In both the right and left colon of patients with LC, the density of chromogranin A was significantly higher than in controls (Fig. 1). The increase in chromogranin A cells in patients with LC occurred whether the number of these cells was expressed as number/mm2 epithelium or as number/field (Figs. 2, 3).
Chromogranin A-immunoreactive cells in the colon of a control (a) and a patient with lymphocytic colitis (b)
Chromogranin A cell density in the controls and patients with lymphocytic colitis as expressed per mm2 epithelium: in the right colon (a) and left colon (b). **p < 0.01, ***p < 0.001
Chromogranin A cell density expressed as he number of cells per field in controls and patients with lymphocytic colitis: in the right colon (a) and left colon (b). Symbols are the same as in Fig. 2
Receiver-operator characteristic (ROC) curves for chromogranin A cell density for the right and left colon show that in the right colon at a cut-off value of >30 cells/mm2 epithelium, the sensitivity is 97 % and specificity is 98 %. In the left colon, at a cut-off of >29 cells/mm2 epithelium the sensitivity is 100 % and specificity is 94 % (Fig. 4).
Receiver-operator characteristic (ROC) curve for chromogranin A cell density for the right (a) and left colon expressed as number of cells/mm2 epithelium (b)
ROC curves for chromogranin A cell number/field for the right colon shows that at a cut-off of >15 cells/field, the sensitivity is 98 % and specificity is 96 %. In the left colon, at cut-off values of >15 cells/field, the sensitivity is 93 % and specificity is 89 % (Fig. 5).
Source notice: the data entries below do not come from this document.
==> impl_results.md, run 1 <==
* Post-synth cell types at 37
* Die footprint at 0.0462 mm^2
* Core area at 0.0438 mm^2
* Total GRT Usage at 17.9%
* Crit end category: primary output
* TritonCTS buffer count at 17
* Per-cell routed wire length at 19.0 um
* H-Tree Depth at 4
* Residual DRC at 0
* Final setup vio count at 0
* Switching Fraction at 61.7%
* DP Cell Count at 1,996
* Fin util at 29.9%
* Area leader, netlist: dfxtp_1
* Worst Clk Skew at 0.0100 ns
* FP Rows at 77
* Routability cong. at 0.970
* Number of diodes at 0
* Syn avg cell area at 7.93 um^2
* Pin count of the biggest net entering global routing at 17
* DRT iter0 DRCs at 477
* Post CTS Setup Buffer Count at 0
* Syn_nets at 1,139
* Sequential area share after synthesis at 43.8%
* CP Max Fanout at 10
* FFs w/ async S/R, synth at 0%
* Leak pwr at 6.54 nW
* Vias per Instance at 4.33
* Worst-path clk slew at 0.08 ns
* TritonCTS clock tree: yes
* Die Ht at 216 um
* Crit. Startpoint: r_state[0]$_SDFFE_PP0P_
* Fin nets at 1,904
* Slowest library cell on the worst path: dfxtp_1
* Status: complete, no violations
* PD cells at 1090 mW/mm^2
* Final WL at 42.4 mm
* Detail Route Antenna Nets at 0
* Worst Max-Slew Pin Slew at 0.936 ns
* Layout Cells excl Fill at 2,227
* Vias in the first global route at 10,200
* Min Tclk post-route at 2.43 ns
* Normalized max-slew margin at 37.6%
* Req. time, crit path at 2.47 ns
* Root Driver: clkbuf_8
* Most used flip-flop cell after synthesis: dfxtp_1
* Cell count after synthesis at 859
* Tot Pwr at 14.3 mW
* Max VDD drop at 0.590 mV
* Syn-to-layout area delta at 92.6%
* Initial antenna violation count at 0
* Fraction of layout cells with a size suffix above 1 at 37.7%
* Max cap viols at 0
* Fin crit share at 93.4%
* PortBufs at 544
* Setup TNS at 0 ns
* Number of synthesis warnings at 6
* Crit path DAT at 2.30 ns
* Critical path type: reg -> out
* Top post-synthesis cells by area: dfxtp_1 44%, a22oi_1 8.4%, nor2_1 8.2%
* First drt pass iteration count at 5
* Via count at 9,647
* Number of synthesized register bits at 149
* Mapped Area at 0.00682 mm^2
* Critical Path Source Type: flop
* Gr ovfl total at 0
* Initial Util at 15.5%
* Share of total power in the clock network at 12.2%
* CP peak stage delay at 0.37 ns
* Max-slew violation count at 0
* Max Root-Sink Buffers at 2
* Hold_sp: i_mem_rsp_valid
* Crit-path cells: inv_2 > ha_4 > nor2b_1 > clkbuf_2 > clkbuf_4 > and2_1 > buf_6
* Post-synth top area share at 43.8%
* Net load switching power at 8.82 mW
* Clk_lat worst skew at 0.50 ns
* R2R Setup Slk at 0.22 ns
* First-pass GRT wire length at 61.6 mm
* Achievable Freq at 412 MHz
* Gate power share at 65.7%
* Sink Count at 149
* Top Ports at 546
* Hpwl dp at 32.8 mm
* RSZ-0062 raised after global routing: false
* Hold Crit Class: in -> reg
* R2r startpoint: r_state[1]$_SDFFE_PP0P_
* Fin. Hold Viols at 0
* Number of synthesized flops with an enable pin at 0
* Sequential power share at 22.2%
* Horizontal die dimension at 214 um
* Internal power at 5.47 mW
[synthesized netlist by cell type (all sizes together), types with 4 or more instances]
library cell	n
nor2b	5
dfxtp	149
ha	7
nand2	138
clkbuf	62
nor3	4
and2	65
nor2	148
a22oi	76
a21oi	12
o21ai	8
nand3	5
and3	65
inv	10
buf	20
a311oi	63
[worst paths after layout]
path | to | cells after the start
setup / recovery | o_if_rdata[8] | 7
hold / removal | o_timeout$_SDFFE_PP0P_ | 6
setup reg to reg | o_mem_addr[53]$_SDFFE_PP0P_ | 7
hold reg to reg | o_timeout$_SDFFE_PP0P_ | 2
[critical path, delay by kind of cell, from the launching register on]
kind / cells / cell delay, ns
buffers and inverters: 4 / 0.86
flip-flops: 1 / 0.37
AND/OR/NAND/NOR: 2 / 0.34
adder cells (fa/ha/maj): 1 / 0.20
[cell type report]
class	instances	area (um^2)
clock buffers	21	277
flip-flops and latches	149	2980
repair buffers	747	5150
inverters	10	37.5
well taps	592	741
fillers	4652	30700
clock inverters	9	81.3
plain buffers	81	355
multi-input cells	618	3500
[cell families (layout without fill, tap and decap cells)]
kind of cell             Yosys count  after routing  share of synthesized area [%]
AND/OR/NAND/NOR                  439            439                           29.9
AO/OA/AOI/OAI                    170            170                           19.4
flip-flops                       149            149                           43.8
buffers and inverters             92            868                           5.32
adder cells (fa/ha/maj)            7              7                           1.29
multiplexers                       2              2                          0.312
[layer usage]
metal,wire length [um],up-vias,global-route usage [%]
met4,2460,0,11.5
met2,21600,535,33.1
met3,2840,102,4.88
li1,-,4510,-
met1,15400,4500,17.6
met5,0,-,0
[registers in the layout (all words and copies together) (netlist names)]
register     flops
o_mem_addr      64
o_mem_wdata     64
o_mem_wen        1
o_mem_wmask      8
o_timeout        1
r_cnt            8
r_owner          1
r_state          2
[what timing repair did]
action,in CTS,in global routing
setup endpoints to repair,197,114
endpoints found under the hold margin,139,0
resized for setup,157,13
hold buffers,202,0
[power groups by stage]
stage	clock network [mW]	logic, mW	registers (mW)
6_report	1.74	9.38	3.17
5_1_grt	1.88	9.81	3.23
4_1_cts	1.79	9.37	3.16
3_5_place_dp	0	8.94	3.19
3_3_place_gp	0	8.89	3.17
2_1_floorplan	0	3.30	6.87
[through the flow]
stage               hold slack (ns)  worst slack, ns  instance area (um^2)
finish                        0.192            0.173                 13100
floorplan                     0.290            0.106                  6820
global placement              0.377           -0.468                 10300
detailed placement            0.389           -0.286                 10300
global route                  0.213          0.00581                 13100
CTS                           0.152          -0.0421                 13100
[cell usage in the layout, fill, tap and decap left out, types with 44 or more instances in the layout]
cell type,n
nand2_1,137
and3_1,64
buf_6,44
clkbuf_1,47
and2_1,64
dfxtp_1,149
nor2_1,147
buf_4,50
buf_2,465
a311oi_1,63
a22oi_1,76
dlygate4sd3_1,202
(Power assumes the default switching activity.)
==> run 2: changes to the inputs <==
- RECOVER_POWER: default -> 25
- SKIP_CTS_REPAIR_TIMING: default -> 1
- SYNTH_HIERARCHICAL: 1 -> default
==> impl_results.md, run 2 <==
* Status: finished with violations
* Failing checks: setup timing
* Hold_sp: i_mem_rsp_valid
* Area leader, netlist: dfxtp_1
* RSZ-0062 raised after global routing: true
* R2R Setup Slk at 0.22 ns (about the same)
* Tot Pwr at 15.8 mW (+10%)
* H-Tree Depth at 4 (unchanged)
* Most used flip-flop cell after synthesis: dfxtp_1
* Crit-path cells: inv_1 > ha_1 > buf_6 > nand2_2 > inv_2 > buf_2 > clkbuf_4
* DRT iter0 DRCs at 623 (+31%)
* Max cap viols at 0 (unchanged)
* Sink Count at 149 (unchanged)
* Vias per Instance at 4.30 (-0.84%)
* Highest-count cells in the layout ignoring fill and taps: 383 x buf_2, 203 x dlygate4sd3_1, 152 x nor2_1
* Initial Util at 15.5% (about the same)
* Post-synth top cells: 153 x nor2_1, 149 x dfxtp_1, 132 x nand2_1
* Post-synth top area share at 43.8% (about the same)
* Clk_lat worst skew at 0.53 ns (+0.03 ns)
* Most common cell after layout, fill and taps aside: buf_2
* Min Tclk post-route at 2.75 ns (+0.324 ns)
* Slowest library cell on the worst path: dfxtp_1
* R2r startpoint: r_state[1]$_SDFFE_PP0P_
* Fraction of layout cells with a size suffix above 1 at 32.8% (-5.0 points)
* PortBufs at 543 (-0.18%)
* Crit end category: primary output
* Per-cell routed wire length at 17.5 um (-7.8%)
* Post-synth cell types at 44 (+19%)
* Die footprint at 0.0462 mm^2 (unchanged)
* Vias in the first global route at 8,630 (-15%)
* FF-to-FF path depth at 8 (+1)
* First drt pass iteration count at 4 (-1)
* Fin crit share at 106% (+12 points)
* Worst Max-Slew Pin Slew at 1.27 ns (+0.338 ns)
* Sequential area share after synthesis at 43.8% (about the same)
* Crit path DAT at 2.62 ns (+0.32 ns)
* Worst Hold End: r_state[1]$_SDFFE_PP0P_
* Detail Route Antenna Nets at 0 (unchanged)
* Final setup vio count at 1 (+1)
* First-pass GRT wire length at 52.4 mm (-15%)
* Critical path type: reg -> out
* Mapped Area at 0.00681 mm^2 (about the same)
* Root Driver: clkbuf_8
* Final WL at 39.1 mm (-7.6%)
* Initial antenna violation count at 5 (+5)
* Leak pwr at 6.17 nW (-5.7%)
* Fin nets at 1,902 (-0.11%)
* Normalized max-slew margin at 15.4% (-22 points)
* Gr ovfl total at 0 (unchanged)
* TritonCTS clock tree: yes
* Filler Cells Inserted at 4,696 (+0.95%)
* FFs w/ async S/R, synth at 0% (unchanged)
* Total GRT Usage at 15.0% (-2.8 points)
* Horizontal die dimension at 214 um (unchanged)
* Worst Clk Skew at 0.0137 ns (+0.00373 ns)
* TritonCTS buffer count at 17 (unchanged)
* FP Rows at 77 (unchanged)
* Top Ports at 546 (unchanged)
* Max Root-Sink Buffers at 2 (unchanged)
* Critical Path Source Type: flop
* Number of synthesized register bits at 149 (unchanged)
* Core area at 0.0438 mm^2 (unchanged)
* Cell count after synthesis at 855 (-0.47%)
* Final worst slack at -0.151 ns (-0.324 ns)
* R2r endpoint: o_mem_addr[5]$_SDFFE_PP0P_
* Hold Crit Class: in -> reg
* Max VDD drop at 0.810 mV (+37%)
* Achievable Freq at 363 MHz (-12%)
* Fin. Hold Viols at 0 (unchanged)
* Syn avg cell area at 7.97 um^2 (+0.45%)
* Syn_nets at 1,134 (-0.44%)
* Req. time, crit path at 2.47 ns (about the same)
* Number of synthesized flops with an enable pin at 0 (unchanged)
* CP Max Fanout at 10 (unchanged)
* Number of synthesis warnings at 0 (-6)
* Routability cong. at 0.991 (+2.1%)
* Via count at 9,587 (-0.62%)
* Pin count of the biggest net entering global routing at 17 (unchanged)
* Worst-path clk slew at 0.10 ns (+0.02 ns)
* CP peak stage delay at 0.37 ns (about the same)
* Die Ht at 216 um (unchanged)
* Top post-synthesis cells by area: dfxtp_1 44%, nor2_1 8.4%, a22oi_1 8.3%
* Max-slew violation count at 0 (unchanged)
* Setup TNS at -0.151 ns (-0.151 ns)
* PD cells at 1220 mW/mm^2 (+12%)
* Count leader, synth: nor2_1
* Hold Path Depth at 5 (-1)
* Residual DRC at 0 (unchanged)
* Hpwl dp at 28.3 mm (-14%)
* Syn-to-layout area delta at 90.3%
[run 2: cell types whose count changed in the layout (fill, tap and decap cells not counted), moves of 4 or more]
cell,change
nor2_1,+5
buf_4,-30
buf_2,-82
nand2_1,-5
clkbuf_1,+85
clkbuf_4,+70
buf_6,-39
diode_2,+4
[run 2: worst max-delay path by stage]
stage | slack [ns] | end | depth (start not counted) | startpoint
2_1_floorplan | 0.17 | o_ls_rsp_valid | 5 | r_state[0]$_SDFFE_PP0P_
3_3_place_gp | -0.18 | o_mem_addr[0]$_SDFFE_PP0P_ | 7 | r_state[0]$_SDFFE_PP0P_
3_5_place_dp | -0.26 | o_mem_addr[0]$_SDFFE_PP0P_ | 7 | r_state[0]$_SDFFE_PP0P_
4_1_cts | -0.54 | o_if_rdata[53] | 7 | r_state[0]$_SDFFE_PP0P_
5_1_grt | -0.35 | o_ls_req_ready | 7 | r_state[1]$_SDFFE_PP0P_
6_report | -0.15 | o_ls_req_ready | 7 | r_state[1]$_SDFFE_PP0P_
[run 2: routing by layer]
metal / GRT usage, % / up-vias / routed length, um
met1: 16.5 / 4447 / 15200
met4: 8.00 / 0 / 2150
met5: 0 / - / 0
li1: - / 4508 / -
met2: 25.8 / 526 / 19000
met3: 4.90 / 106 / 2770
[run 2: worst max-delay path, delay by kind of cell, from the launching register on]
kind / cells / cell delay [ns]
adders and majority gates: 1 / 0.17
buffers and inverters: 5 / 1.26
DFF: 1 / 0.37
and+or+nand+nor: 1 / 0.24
ROC curve chromogranin A cell density in the right colon (a) and left colon (b), as expressed number of cells per field
Discussion
The chromogranin A cell density was significantly higher in the right colon than in the left colon when the number of cells was counted with regards to epithelium cell numbers, but not when it was analyzed by microscopic field. In patients with LC, it was the opposite, where the left colon had a higher density of chromogranin cells. Again, there was no difference in chromogranin cell density between the right and left colon when the cells were analyzed per microscopic field. However, the significant difference obtained here could be a statistical type I error. The difference between the outcome when the number of chromogranin cells was compared to epithelium or microscopic field could be due the fact that chromogranin cells, which are situated among the epithelial cells, are more counted with regards to epithelium.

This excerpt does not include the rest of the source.